すべてを語り終えるまでには、暫くの時間を要した。

『分かった。俺はどうにかして、その生徒三人との接触を図る。お前は生徒会が握っている情報がどのレベルなのか、探れるだけ探れ。引き続き、インサニティの売人を調査しろ』
「了解。サマーキャンプが終わったらまた連絡するけど、状況によっては夏一杯帰らないかもしれない」
『光』

通話を締めくくる文言を言おうとしたところで、改まった硬質な響きが耳を打つ。

「なに?」
『いくらある程度の耐性があるからって、お前が完全にドラッグが効かないわけじゃない。それだけ学院で敵視されてんだ。細心の注意を払って、自分の身を第一に守れ』
「そんな心配し過ぎ……」
『じゃ、ないだろ。

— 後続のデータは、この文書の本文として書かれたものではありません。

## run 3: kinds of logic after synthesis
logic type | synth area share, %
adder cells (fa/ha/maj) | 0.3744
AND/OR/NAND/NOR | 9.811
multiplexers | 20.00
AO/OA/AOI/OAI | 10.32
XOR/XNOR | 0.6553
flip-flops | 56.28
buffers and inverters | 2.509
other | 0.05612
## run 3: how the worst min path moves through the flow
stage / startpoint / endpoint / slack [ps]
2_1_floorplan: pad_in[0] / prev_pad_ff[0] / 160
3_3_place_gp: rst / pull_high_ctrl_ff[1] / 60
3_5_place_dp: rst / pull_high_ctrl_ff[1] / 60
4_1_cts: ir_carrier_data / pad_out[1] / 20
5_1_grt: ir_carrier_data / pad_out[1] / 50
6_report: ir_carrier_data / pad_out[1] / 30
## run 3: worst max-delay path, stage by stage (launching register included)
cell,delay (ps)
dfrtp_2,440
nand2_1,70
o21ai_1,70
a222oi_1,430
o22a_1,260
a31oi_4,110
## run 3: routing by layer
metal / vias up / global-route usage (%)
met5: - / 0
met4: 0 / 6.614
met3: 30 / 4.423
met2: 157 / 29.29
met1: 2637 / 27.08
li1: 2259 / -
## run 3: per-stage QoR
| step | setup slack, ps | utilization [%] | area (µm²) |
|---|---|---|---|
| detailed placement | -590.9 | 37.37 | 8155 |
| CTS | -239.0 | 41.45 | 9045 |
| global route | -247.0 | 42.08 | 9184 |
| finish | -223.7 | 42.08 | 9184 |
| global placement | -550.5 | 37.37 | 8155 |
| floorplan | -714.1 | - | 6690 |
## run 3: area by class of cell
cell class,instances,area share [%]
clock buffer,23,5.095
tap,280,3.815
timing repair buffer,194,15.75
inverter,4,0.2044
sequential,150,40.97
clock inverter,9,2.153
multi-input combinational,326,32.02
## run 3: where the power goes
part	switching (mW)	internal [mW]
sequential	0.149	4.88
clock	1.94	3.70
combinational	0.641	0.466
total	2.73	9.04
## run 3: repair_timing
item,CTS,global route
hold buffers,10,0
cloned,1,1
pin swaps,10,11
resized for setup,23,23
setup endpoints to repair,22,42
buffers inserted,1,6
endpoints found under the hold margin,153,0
--- config.mk ---
export PLATFORM = sky130hd
export DESIGN_NAME = fm_tx_deviation_irq_control
export DESIGN_NICKNAME = d
export VERILOG_FILES = /design/src/rtl/fm_ctrl_pkg.sv /design/src/rtl/irq_pulse_timer.sv /design/src/rtl/fm_tx_deviation_irq_control.sv
export SDC_FILE = /design/constraint.sdc
export NUM_CORES = 1
export LEC_CHECK = 0
export BUFFER_PORTS_ARGS = -buffer_cell sky130_fd_sc_hd__buf_2
export CORE_MARGIN = 1.5
export CORE_UTILIZATION = 27
export CTS_CLUSTER_DIAMETER = 120
export CTS_CLUSTER_SIZE = 10
export DETAILED_ROUTE_END_ITERATION = 10
export PLACE_DENSITY = 0.52
export SETUP_SLACK_MARGIN = 0.4
export SLEW_MARGIN = 10
export SYNTH_ARGS = -nofsm -noshare
export SYNTH_HDL_FRONTEND = slang
export SYNTH_HIERARCHICAL = 1
export SYNTH_SLANG_ARGS = --single-unit
--- constraint.sdc ---
create_clock -name clk_sys -period 2.2 [get_ports clk_sys]
set_clock_uncertainty 0.05 [all_clocks]
set_input_delay 0.55 -clock clk_sys [delete_from_list [all_inputs] [get_ports clk_sys]]
set_output_delay 0.55 -clock clk_sys [all_outputs]
set_load 0.01 [all_outputs]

頼むから、無茶だけはするな……守ってやれなくて、ごめんな』
「ちがっ、武ふ……っ」

ブツッと通話が切れる。

くしゃりと歪めた顔で、ただの箱に成り下がったものへ舌打ちをぶつけた。

何て声であんな言葉を言うのだ。

光を一人調査先に送り込んだのは、他でもない彼だ。

それは自分たちの肩書きを考えれば当然のことで、いくら危険が付き纏おうと、誰かが罪の意識を持つ必要はない。

請け負った依頼を遂行するには、あまりに基本的な行動だから。

だから木崎が、謝る理由だって存在しないと、彼とて分かっているはず。

理解していても、言わずにはいられなかったのであろう保護者を思うと、少年の胸はぎりっと鈍く軋むのだった。